Dr. Frank Schlegel
Gemeinsam denken.
Den Horizont weiten.


Zu meinem Philosophischen Café lade ich einmal im Monat alle Interessierten ein, die gemeinsam mit anderen über die großen und kleinen Themen des Lebens nachdenken möchten. Jeder Mensch kann denken. Denken ist eine Fähigkeit, die grundlegend für unser Menschsein ist. Im Gespräch kann jeder dieses Vermögen entwickeln und dabei seinen eigenen Horizont weiten.

›Philosophie‹ heißt wörtlich übersetzt ›Liebe zur Weisheit‹. Wer philosophiert, der versucht, die Welt und das Menschsein zu deuten und zu verstehen. Das wird erst richtig spannend im Gespräch mit anderen Menschen, die sich die gleichen Fragen aus ganz unterschiedlichen Erfahrungen heraus stellen.

Das Philosophische Café trifft sich in aller Regel am ersten Donnerstag im Monat in der ev. Taborgemeinde in Berlin-Kreuzberg, Taborstraße 17. Eine spezielle Vorbildung wird nicht vorausgesetzt. Es zählt allein die Bereitschaft, intensiver und nachdenklicher als sonst in Themen wie Liebe, Gelassenheit, Angst, Einsamkeit oder Glück einzutauchen.

Termine
Ort:
 ev.
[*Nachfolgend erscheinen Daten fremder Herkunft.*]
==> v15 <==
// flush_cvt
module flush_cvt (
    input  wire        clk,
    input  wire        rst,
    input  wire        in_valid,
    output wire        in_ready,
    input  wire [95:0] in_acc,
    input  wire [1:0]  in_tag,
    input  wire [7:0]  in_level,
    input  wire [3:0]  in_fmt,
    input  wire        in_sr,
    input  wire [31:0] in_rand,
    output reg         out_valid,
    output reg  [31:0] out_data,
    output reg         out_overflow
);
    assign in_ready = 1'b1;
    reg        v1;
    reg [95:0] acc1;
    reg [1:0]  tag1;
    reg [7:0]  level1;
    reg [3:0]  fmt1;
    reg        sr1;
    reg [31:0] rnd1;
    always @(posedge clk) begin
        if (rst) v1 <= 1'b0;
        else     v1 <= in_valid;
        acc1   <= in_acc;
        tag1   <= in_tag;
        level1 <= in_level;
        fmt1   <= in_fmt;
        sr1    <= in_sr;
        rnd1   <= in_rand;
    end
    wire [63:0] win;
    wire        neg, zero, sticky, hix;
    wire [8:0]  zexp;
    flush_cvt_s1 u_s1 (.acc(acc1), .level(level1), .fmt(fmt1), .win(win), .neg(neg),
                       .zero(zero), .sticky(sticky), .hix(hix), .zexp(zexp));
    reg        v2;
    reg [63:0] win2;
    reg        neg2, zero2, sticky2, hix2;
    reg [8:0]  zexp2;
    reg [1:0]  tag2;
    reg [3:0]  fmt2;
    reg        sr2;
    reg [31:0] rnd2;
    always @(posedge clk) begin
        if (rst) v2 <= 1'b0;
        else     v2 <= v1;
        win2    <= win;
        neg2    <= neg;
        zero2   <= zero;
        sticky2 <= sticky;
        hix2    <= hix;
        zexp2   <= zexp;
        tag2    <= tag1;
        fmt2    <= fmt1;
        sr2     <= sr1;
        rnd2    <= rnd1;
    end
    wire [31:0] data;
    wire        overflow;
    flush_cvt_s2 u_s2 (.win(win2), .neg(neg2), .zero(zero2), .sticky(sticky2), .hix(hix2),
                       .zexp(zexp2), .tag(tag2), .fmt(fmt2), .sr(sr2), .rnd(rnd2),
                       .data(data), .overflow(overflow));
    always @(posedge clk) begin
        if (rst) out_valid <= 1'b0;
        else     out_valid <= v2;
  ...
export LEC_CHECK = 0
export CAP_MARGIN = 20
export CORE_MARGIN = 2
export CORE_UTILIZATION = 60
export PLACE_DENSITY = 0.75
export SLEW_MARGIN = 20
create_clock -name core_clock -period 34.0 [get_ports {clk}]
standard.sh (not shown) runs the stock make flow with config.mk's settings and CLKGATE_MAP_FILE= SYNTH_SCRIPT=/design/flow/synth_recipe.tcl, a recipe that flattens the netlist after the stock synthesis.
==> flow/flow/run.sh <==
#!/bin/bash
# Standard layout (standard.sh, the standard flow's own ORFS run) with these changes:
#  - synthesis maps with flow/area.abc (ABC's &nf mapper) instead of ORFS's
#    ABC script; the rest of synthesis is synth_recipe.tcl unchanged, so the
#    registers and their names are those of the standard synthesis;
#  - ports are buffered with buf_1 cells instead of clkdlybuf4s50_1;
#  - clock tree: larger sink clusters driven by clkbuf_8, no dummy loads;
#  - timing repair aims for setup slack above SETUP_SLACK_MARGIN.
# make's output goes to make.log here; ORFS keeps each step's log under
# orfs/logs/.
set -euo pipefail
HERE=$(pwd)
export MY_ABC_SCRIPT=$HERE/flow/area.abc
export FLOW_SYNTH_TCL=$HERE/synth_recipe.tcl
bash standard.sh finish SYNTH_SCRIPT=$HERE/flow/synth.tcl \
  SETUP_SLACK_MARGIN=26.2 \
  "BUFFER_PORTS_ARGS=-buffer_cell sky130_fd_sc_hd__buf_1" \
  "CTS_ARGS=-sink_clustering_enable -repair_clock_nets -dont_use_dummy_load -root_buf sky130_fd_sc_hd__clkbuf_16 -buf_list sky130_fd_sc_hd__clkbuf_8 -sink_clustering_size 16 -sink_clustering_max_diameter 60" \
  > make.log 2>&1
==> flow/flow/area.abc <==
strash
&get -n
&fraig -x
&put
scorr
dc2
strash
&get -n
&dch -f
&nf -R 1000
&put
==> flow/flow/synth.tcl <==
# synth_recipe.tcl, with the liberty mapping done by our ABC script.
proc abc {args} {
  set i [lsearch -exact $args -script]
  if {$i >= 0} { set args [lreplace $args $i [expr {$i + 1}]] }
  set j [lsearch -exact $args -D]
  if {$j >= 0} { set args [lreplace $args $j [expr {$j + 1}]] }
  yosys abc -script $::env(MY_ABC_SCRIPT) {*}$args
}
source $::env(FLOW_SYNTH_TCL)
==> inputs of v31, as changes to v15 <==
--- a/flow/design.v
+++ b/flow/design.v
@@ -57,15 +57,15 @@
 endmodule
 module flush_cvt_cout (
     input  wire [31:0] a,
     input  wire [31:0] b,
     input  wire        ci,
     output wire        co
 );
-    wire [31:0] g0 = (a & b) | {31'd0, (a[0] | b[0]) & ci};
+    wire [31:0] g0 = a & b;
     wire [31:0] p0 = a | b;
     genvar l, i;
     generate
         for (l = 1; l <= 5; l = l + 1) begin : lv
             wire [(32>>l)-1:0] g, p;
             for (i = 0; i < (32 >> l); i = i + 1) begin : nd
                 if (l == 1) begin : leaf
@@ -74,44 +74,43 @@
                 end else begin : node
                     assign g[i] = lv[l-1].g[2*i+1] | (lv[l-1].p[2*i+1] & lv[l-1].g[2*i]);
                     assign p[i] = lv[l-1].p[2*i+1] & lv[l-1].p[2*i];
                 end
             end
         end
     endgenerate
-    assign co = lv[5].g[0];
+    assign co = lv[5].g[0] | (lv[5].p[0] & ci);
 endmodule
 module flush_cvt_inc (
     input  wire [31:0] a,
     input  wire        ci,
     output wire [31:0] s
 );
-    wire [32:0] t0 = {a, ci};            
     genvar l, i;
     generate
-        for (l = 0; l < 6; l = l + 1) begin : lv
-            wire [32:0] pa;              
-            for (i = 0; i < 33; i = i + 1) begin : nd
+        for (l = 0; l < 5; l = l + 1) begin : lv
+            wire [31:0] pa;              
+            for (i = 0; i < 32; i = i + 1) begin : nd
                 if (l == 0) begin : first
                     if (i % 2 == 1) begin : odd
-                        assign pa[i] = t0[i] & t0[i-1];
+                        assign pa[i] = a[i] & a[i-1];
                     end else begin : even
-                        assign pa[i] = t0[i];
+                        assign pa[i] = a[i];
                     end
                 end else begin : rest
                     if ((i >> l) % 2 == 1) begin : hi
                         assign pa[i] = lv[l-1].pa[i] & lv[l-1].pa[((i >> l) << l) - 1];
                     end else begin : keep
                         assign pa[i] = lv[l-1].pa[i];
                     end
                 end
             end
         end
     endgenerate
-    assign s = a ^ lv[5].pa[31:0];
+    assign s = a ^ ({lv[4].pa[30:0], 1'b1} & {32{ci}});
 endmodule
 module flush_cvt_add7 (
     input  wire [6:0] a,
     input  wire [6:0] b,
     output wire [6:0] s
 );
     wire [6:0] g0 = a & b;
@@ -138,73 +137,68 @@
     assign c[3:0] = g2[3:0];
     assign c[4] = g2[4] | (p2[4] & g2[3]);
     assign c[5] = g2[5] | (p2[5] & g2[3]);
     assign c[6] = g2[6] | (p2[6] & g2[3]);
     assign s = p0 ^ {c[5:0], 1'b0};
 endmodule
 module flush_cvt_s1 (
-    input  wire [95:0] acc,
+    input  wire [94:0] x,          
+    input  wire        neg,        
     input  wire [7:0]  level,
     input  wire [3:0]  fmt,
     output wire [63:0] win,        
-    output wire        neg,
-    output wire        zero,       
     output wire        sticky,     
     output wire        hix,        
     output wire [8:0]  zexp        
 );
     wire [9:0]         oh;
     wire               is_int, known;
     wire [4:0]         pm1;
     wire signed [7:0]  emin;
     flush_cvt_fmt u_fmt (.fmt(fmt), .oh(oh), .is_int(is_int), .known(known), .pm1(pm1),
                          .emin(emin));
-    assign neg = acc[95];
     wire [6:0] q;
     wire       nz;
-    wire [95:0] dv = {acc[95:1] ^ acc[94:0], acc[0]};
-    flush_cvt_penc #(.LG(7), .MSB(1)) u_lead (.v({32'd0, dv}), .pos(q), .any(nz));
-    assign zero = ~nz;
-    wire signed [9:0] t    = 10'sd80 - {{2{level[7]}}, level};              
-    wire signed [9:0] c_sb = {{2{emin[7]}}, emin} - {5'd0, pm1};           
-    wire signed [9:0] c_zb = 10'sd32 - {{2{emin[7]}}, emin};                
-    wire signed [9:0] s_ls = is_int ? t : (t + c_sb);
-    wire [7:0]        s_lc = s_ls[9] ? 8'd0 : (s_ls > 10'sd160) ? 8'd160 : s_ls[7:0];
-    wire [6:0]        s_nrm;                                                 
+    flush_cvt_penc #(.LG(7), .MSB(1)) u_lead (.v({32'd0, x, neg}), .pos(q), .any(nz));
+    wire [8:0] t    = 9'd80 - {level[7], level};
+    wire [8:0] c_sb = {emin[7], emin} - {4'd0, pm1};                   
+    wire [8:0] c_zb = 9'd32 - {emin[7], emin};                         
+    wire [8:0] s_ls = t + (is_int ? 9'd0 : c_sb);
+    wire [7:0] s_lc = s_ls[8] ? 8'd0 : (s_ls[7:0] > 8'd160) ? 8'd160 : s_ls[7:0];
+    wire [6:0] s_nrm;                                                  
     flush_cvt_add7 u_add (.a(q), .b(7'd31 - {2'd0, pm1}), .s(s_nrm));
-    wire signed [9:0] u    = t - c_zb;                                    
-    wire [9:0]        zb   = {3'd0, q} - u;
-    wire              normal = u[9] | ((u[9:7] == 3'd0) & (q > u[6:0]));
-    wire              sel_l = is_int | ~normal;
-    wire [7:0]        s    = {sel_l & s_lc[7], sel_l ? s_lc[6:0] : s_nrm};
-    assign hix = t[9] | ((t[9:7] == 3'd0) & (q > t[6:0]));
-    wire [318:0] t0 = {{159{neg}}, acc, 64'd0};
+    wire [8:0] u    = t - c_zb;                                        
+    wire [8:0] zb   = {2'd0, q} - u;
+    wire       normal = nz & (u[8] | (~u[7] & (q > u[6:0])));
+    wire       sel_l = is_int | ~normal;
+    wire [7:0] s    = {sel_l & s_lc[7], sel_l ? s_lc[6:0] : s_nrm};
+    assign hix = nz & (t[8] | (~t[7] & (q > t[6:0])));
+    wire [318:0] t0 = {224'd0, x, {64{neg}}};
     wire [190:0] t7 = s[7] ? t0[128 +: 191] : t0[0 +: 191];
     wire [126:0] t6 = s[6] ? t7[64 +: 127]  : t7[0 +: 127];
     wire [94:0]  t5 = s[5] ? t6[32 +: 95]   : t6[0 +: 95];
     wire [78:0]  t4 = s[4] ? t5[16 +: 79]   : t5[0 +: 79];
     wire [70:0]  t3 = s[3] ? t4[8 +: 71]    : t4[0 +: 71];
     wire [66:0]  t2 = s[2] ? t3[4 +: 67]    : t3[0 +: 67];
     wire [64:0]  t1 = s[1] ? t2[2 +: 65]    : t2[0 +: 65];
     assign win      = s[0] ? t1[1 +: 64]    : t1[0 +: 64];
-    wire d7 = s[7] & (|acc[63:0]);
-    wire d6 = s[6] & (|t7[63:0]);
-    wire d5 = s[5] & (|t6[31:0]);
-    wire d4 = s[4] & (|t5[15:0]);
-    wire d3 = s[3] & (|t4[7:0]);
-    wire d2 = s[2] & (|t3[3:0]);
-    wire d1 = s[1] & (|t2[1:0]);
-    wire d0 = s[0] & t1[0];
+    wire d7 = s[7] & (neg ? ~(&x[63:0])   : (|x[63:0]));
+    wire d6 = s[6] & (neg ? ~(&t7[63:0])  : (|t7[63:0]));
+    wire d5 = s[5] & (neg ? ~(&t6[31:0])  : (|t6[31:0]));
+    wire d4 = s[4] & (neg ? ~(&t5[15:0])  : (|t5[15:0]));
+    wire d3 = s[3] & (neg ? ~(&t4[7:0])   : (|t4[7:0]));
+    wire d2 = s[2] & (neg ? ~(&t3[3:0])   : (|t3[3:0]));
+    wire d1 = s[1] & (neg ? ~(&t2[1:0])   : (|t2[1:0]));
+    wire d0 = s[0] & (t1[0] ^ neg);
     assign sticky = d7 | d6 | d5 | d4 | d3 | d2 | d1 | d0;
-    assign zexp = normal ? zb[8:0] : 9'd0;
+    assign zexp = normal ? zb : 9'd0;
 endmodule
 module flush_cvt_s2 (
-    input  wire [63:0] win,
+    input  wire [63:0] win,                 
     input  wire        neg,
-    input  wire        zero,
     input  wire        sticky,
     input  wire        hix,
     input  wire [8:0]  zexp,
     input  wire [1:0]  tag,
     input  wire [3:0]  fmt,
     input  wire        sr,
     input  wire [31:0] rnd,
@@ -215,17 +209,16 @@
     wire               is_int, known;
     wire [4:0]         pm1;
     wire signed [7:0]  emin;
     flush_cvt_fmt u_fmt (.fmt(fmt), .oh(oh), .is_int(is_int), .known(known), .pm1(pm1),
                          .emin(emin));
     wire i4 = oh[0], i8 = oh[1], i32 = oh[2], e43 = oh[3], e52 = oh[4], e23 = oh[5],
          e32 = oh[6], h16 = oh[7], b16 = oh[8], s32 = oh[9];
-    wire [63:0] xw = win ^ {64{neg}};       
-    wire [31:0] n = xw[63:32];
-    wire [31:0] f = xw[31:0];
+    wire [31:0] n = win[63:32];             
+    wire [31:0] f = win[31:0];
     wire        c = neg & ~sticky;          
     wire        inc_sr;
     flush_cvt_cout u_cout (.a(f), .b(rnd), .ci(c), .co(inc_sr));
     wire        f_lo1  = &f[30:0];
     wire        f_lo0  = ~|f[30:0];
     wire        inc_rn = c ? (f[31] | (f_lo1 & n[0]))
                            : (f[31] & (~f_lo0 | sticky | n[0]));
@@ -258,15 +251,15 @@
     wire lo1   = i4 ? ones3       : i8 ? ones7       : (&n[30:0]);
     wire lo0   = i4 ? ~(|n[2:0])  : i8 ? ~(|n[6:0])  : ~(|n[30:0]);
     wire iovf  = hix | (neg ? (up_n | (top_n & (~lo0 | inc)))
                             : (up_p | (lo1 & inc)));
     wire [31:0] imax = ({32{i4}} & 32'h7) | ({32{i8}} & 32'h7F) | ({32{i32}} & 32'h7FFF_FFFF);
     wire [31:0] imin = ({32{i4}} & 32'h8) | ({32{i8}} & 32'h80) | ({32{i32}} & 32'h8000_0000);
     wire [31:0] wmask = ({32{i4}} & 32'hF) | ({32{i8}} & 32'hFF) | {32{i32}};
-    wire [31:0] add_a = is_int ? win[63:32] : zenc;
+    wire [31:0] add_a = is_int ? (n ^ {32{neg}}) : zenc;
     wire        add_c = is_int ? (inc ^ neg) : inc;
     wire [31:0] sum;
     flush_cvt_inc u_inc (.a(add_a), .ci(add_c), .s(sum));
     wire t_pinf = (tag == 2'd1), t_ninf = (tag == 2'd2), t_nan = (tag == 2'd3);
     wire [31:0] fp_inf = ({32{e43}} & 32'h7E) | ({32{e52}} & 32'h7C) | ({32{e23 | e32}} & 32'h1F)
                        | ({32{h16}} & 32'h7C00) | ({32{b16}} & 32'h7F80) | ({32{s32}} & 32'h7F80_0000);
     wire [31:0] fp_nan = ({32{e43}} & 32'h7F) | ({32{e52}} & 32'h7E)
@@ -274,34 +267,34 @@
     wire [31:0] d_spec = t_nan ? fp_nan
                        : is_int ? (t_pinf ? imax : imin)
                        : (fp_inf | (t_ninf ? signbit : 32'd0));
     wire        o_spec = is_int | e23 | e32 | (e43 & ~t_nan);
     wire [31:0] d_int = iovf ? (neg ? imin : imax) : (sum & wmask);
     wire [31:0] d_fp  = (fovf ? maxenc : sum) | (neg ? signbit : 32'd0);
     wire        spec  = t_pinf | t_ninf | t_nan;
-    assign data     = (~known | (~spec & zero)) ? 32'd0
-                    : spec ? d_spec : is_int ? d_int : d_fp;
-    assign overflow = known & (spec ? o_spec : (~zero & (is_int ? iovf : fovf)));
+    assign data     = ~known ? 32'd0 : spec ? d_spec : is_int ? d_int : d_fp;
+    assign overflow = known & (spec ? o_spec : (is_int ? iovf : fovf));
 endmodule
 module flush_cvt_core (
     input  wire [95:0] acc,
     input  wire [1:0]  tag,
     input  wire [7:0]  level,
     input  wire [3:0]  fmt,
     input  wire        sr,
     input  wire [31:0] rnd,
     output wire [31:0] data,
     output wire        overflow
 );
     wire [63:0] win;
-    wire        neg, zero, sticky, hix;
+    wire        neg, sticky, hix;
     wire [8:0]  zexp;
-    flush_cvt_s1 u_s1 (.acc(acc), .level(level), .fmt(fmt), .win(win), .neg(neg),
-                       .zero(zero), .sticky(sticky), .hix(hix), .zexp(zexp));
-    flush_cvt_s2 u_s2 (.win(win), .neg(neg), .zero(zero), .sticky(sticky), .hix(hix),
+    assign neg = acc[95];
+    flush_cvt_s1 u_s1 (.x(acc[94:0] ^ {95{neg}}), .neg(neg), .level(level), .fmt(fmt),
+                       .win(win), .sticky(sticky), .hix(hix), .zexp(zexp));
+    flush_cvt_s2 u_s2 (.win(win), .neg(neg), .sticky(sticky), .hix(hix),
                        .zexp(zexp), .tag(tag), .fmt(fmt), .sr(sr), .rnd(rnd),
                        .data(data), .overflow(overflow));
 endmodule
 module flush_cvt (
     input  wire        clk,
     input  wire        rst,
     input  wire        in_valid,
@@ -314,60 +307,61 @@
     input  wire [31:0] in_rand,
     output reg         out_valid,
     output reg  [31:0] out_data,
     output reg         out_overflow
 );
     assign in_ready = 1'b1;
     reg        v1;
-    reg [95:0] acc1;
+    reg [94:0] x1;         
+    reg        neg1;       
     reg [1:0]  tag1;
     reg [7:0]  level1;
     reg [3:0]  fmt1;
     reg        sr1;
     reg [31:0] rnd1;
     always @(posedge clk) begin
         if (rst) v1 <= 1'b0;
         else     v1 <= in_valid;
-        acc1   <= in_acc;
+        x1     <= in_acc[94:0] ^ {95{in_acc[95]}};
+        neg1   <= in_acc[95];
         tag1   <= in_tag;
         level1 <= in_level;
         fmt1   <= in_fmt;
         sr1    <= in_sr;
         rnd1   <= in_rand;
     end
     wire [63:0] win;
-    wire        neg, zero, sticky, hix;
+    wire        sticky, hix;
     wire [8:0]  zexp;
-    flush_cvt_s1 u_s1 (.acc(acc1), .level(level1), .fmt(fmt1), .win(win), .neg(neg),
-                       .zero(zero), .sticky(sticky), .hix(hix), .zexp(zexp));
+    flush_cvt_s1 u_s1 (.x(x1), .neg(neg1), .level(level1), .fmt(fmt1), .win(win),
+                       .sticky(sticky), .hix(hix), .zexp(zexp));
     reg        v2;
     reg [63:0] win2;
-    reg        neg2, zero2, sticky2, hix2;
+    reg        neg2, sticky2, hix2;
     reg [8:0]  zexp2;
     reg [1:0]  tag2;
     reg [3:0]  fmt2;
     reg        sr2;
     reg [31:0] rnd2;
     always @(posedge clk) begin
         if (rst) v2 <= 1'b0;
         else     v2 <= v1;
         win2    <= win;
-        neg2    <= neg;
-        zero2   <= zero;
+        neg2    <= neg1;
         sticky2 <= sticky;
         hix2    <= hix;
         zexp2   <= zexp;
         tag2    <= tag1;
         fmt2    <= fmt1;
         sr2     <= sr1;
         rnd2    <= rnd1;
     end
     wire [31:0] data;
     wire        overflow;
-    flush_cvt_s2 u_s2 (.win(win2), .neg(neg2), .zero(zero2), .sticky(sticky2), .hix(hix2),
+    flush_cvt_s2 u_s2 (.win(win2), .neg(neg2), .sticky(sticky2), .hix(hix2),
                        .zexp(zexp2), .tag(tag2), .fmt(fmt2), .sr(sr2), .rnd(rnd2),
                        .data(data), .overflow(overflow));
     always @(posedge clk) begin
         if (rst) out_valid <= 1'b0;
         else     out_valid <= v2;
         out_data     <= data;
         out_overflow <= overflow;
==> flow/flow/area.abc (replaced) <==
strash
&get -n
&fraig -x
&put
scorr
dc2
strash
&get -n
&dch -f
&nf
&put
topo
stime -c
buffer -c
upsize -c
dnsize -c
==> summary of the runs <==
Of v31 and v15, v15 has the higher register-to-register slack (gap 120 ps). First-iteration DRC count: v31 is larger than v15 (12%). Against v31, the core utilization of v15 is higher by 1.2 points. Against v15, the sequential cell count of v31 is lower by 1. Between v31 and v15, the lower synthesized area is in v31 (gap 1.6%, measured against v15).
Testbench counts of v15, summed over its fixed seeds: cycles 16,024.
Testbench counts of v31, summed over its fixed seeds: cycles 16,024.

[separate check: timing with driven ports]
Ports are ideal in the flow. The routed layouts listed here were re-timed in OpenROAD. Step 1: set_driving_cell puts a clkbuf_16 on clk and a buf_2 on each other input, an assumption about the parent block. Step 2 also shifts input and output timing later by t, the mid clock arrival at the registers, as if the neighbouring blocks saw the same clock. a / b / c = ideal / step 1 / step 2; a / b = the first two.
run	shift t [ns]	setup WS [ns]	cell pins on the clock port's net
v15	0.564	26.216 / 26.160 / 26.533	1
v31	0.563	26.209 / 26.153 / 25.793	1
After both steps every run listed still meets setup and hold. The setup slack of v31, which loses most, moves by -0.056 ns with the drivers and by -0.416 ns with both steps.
Taborgemeinde, 10997 Berlin-Kreuzberg, Taborstraße 17

Do., 5. Mai, 19.30 – 21.00 Uhr:
Neue Anfänge.
Neu anfangen? Aller Anfang ist schwer, auch deshalb, weil es ein ›Vorher‹ gibt, weil irgendetwas immer schon angefangen hat. Kann es überhaupt einen ganz neuen Anfang geben?

Do., 2. Juni, 19.30 – 21.00 Uhr:
Licht, Lachen, Heiterkeit.
Die Philosophie ist eine ernste Sache. Ihre Sprache ist oft dunkel, die Grundstimmung nicht selten melancholisch. Wie kann Freude in das Denken (und in unser eigenes Leben) einziehen?

Juli + August: Sommerpause

Do., 1. September, 19.30 – 21.00 Uhr:
Lasst uns streiten!
Wer ständig auf Harmonie aus ist, der kann schlecht streiten. Welche Funktion hat der Streit? Und was für eine Streit-Kultur empfiehlt uns die Philosophie?

Do., 6. Oktober, 19.30 – 21.00 Uhr:
Kunst (1): Offenbarung und Geheimnis.
Vor allem moderne Kunstwerke machen nicht nur etwas sichtbar, sie verbergen auch. An diesem ersten Abend zum Thema Kunst soll der »Rätselcharakter der Kunst« (Adorno) im Mittelpunkt stehen.